Evaluation of serotype-specific immunity to Streptococcus pneumoniae in pregnant women and cord blood of infants: impact of race and ethnicity.
ABSTRACT Although invasive pneumococcal disease (IPD) has significantly decreased in children since the introduction of the pneumococcal conjugate vaccine, instances of IPD from non-PCV7 serotypes have increased. Concerns remain regarding the risk for IPD during the neonatal period. Our objective was to measure quantitative antibody levels to 16 serotypes of Streptococcus pneumoniae in pregnant non-Hispanic black, non-Hispanic white, and Hispanic mothers, and in cord blood samples.
Antibody levels were evaluated by Luminex assay.
Forty-two percent of all mothers had protective (-0.35 microg/mL) antibody levels to 16 serotypes. Hispanic mothers were most likely to possess protective antibody levels for 12 serotypes but were less likely to possess protective antibody levels for serotypes 9V, 12F, and 18C, compared to non-Hispanic white or black mothers. Thirty-three percent of cord blood samples demonstrated protective antibody levels. Hispanic infants had a higher prevalence of protective antibodies to all serotypes except 11A, 14, 18C, and 23F. Non-Hispanic black infants had a higher prevalence of protective immunity to serotypes 11A, 14, and 18C, and non-Hispanic white infants to only serotype 23F.
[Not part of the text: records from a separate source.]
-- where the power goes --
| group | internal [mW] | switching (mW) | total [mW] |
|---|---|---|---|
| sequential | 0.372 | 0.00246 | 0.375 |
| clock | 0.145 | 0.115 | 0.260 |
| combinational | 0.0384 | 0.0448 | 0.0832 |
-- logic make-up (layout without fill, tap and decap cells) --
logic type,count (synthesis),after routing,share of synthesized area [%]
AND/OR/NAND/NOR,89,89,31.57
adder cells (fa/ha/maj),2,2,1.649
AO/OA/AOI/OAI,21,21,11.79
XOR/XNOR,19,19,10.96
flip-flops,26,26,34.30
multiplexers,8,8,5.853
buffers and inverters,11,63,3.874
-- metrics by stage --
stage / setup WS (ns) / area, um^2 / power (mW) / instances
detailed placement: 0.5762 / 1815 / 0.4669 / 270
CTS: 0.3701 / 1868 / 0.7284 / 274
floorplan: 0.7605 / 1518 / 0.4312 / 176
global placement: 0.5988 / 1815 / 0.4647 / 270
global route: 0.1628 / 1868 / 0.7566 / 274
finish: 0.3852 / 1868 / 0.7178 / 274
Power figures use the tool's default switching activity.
### src/rtl/decoder_4x16_if.sv
// Select/enable bus into the 4-to-16 decoder and its decoded line outputs.
// The address side uses the master modport, the decoder the slave modport.
interface decoder_4x16_if;
    logic        en;
    logic        w;
    logic        a;
    logic        b;
    logic        c;
    logic [15:0] d;
    logic        d_valid;

    modport master (
        output en,
        output w,
        output a,
        output b,
        output c,
        input  d,
        input  d_valid
    );

    modport slave (
        input  en,
        input  w,
        input  a,
        input  b,
        input  c,
        output d,
        output d_valid
    );
endinterface

### src/rtl/decoder_4x16.sv
// 4-to-16 chip/row-select decoder built from two 3-to-8 halves steered by w,
// with optional output register and selectable output polarity.
module decoder_4x16 #(
    parameter bit REGISTERED = 1'b1,
    parameter bit ACTIVE_LOW = 1'b0
) (
    input  logic          clk,
    input  logic          rst,
    decoder_4x16_if.slave bus
);

    localparam logic [15:0] D_INACTIVE = ACTIVE_LOW ? 16'hFFFF : 16'h0000;

    function automatic logic [7:0] dec_3to8(input logic enable, input logic [2:0] sel);
        logic [7:0] lines;
        lines = 8'h00;
        if (enable) begin
            lines[sel] = 1'b1;
        end else begin
            lines = 8'h00;
        end
        return lines;
    endfunction

    logic [2:0]  sel_s;
    logic        lo_en_s;
    logic        hi_en_s;
    logic [15:0] onehot_s;
    logic [15:0] d_next_s;

    // Split the enable by w so at most one half can ever drive a line.
    always_comb begin
        sel_s    = {bus.a, bus.b, bus.c};
        lo_en_s  = bus.en & ~bus.w;
        hi_en_s  = bus.en & bus.w;
        onehot_s = {dec_3to8(hi_en_s, sel_s), dec_3to8(lo_en_s, sel_s)};
        if (ACTIVE_LOW) begin
            d_next_s = ~onehot_s;
        end else begin
            d_next_s = onehot_s;
        end
    end

    generate
        if (REGISTERED) begin : g_reg
            logic [15:0] d_r;
            logic        d_valid_r;

            // Output register; reset wins over any decode on the same edge.
            always_ff @(posedge clk) begin
                if (rst) begin
                    d_r       <= D_INACTIVE;
                    d_valid_r <= 1'b0;
                end else begin
                    d_r       <= d_next_s;
                    d_valid_r <= bus.en;
                end
            end

            assign bus.d       = d_r;
            assign bus.d_valid = d_valid_r;
        end else begin : g_comb
            logic unused_s;
            assign unused_s    = clk ^ rst;
            assign bus.d       = d_next_s;
            assign bus.d_valid = bus.en;
        end
    endgenerate

endmodule

### src/flat_wrapper.sv
// flat-port wrapper written by rule: the top's interface ports become plain ports
module decoder_4x16_flat 
#(
    parameter bit REGISTERED = 1'b1,
    parameter bit ACTIVE_LOW = 1'b0
)
  (clk, rst, bus_en, bus_w, bus_a, bus_b, bus_c, bus_d, bus_d_valid);
  decoder_4x16_if bus_i ();
  input  logic clk;
  input  logic rst;
  input wire logic [$bits(bus_i.en)-1:0] bus_en;
  input wire logic [$bits(bus_i.w)-1:0] bus_w;
  input wire logic [$bits(bus_i.a)-1:0] bus_a;
  input wire logic [$bits(bus_i.b)-1:0] bus_b;
  input wire logic [$bits(bus_i.c)-1:0] bus_c;
  output wire logic [$bits(bus_i.d)-1:0] bus_d;
  output wire logic [$bits(bus_i.d_valid)-1:0] bus_d_valid;
  assign bus_i.en = bus_en;
  assign bus_i.w = bus_w;
  assign bus_i.a = bus_a;
  assign bus_i.b = bus_b;
  assign bus_i.c = bus_c;
  assign bus_d = bus_i.d;
  assign bus_d_valid = bus_i.d_valid;
  decoder_4x16 #(.REGISTERED(REGISTERED), .ACTIVE_LOW(ACTIVE_LOW)) u_core (.clk(clk), .rst(rst), .bus(bus_i));
endmodule
### config.mk
export PLATFORM = sky130hd
export DESIGN_NAME = decoder_4x16_flat
export DESIGN_NICKNAME = d
export VERILOG_FILES = /design/src/rtl/decoder_4x16_if.sv /design/src/rtl/decoder_4x16.sv /design/src/flat_wrapper.sv
export SDC_FILE = /design/constraint.sdc
export NUM_CORES = 1
export LEC_CHECK = 0
export CAP_MARGIN = 5
export CORE_MARGIN = 5
export CORE_UTILIZATION = 36
export DETAILED_ROUTE_END_ITERATION = 10
export GPL_TIMING_DRIVEN = 0
export PLACE_DENSITY = 0.73
export SYNTH_ARGS = -nofsm -noshare
export SYNTH_HDL_FRONTEND = slang
export SYNTH_SLANG_ARGS = --single-unit
### constraint.sdc
create_clock -name clk -period 1.4 [get_ports clk]
set_clock_uncertainty 0.05 [all_clocks]
set_input_delay 0.35 -clock clk [delete_from_list [all_inputs] [get_ports clk]]
set_output_delay 0.35 -clock clk [all_outputs]
set_load 0.03 [all_outputs]
==> flow_summary.yaml <==
run_status:
  outcome: "finished clean"
synth:
  synth_fa_ha_area_share_pct: 0
  avgSynthCellArea_um2: 11.7
  ys_ff_latch: 17
  muxShareOfSynthArea_pct: 0
  synth-simple-area-share_pct: 28.8
  yosys.area.top_type_share_pct: 71.2
  synth_seq_area_share_pct: 71.2
  synth_largest_area_cell: "dfxtp_1"
  synth_area_leaders: "dfxtp_1 71%, nor2_1 9.4%, nand4bb_1 4.7%"
  synth_xor_area_share_pct: 0
  syn_nets: 48
  syn-cell-area_um2: 478
  ys_types: 10
  synth-warning-count: 0
  synth_top_family_by_area: "simple AND/OR/NAND/NOR gates"
  synth_compound_area_share_pct: 0
  syn_inst: 41
global_route:
  antenna_found_initial: 0
  grt_pass1_wl_um: 1350
  grt_usage_pct: 9.41
  grt_max_degree: 10
  grt_pass1_vias: 308
  overflow: 0
timing:
  fin_ws_ns: 0.0484
  setup-violations-final: 0
  worst_pin_slew_ns: 0.300
  post-route-period-util_pct: 96.5
  setup_tns_ns: 0
  final-max-slew-violation-count: 0
  rsz0062_at_grt: "false"
  max_freq_mhz: 740
  period_minus_slack_ns: 1.35
  slew_headroom_pct: 80.1
  finalHoldViolCount: 0
critical_path:
  crit_family: "buffers and inverters"
  worstSetupEndpoint: "bus_d[3]"
  crit_chain: "clkdlybuf4s15_1"
  crit_fanout: 1
  critPathCaptureType: "output pin"
  crit_slowest_cell: "clkdlybuf4s15_1"
  cp.depth: 1
  worstPathRequired_ns: 1.00
  crit_type: "register to output pin"
  critPathLaunch: "u_core.bus.d[3]"
  crit_arrival_ns: 0.95
  path_buf_inv: 1
  cp-start-kind: "register"
  max_stage_delay_ns: 0.36
die:
  coreArea_mm2: 0.00128
  die_w_um: 46.4
  start_util_pct: 37.2
  die_y_um: 46.4
  design.die.area_mm2: 0.00216
  ioPinCount: 24
  rows: 13
final_layout:
  drive_gt1_share_pct: 14.7
  fill_cells: 126
  n_antenna_cell: 0
  final_nets: 76
  ff_latch_area_um2: 340
  syn_to_final_growth_pct: 52.4
  final_cell_area_um2: 728
  multi_input_area_um2: 138
  mostFrequentLayoutCells: "17 x dfxtp_1, 12 x nor2_1, 12 x clkdlybuf4s15_1"
  final_common_cell: "dfxtp_1"
route:
  post_drt_wl_per_cell_um: 10.6
  wl_um: 881
  avgViaCountPerCell: 4.45
  antenna_left: 0
  num_vias: 369
  drt_iter0_drc: 4
  drt_first_pass_iters: 3
  drc: 0
pwr:
  p_leak_nw: 0.291
  seq_power_share_pct: 61.6
  p_sw_share_pct: 21.1
  pwr-share-clk_pct: 30.4
  irDropWorstVdd_mv: 0.505
  p_sw_mw: 0.168
  p_int_mw: 0.629
  p_comb_share_pct: 8.0
  p_per_area_mw_per_mm2: 1090
clocking:
  cts_buffer_depth: 2
  cts_tree: "done"
  cts_setup_buffers: 0
  cts.htree.levels: 1
  root_buffer: "clkbuf_4"
  hold_buffers: 0
  clkSinkCount: 17
  clk_pin_slew_ns: 0.09
  numCtsBuffers: 3
placement:
  portBuffers: 23
  post_dp_cell_area_um2: 727
  place_ws_ns: -0.235
  gp_congestion: 0.657
  dp_hpwl_um: 696
min_path:
  worstHoldPathType: "primary input to register"
run:
  maxCapViolations: 0
==> cell families after synthesis <==
kind of cell     after synthesis
and+or+nand+nor               24
DFF                           17
==> power groups by stage <==
| stage | Clock (mW) | Sequential, mW | Combinational, mW |
|---|---|---|---|
| global route | 0.273 | 0.491 | 0.0696 |
| global placement | 0 | 0.502 | 0.0671 |
| floorplan | 0 | 0.515 | 0.0153 |
| CTS | 0.252 | 0.490 | 0.0641 |
| finish | 0.242 | 0.490 | 0.0639 |
| detailed placement | 0 | 0.502 | 0.0682 |
==> worst min path at each step <==
stage,from,to,slack (ns),depth (start not counted)
CTS,rst,u_core.bus.d_valid,0.63,2
global route,rst,u_core.bus.d_valid,0.64,2
finish,rst,u_core.bus.d_valid,0.64,2
global placement,rst,u_core.bus.d_valid,0.92,2
detailed placement,rst,u_core.bus.d_valid,0.93,2
floorplan,bus_b,u_core.bus.d[0],0.37,1
==> timing repair <==
action	in CTS	in global routing
resized for setup	20	19
setup endpoints to repair	17	17
pin swaps	0	0
==> layer usage <==
metal / vias to the layer above / share of wire (%) / track usage (%)
met5: - / 0 / 0
met4: 0 / 1.2 / 8.52
met3: 2 / 14 / 2.34
met2: 18 / 46 / 13.7
met1: 158 / 40 / 11.1
li1: 191 / - / -
==> per-stage QoR <==
stage | hold slack [ns] | std cells | util [%] | power [mW]
detailed placement | 0.929 | 79 | 56.6 | 0.570
global placement | 0.918 | 79 | 56.6 | 0.569
CTS | 0.634 | 83 | 57.3 | 0.807
global route | 0.644 | 83 | 56.7 | 0.834
floorplan | 0.369 | 41 | - | 0.530
finish | 0.640 | 83 | 56.7 | 0.796
==> registers in the layout, indices dropped and copies added, names as in the netlist <==
| register | flops |
|---|---|
| u_core.bus.d_valid | 1 |
| u_core.bus.d | 16 |
==> Yosys cell counts <==
cell type	count
nor3_1	3
nand4b_1	1
nor2_1	12
dfxtp_1	17
nand2b_1	2
or4b_4	1
nand4bb_1	2
nand2_1	1
nor2b_1	1
nor3_2	1
==> layout make-up <==
cell class | instances | area share [%]
clock buffer | 4 | 3.61
multi-input combinational | 24 | 18.9
timing repair buffer | 23 | 28.2
sequential | 17 | 46.7
tap | 15 | 2.58
Power figures use the tool's default switching activity.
Hispanic mothers and their infants have a higher prevalence of protective immunity to most serotypes of S pneumoniae, compared to white or black mothers/infants. We found no evidence of a lower prevalence of protective immunity to specific serotypes in non-Hispanic black vs. non-Hispanic white infants that might account for the reported higher incidence of IPDs in blacks. Environmental factors in Hispanic mothers may be responsible for their enhanced level of immunity. A significant number of cord blood samples had inadequate levels of protective immunity to a variety of S pneumoniae serotypes.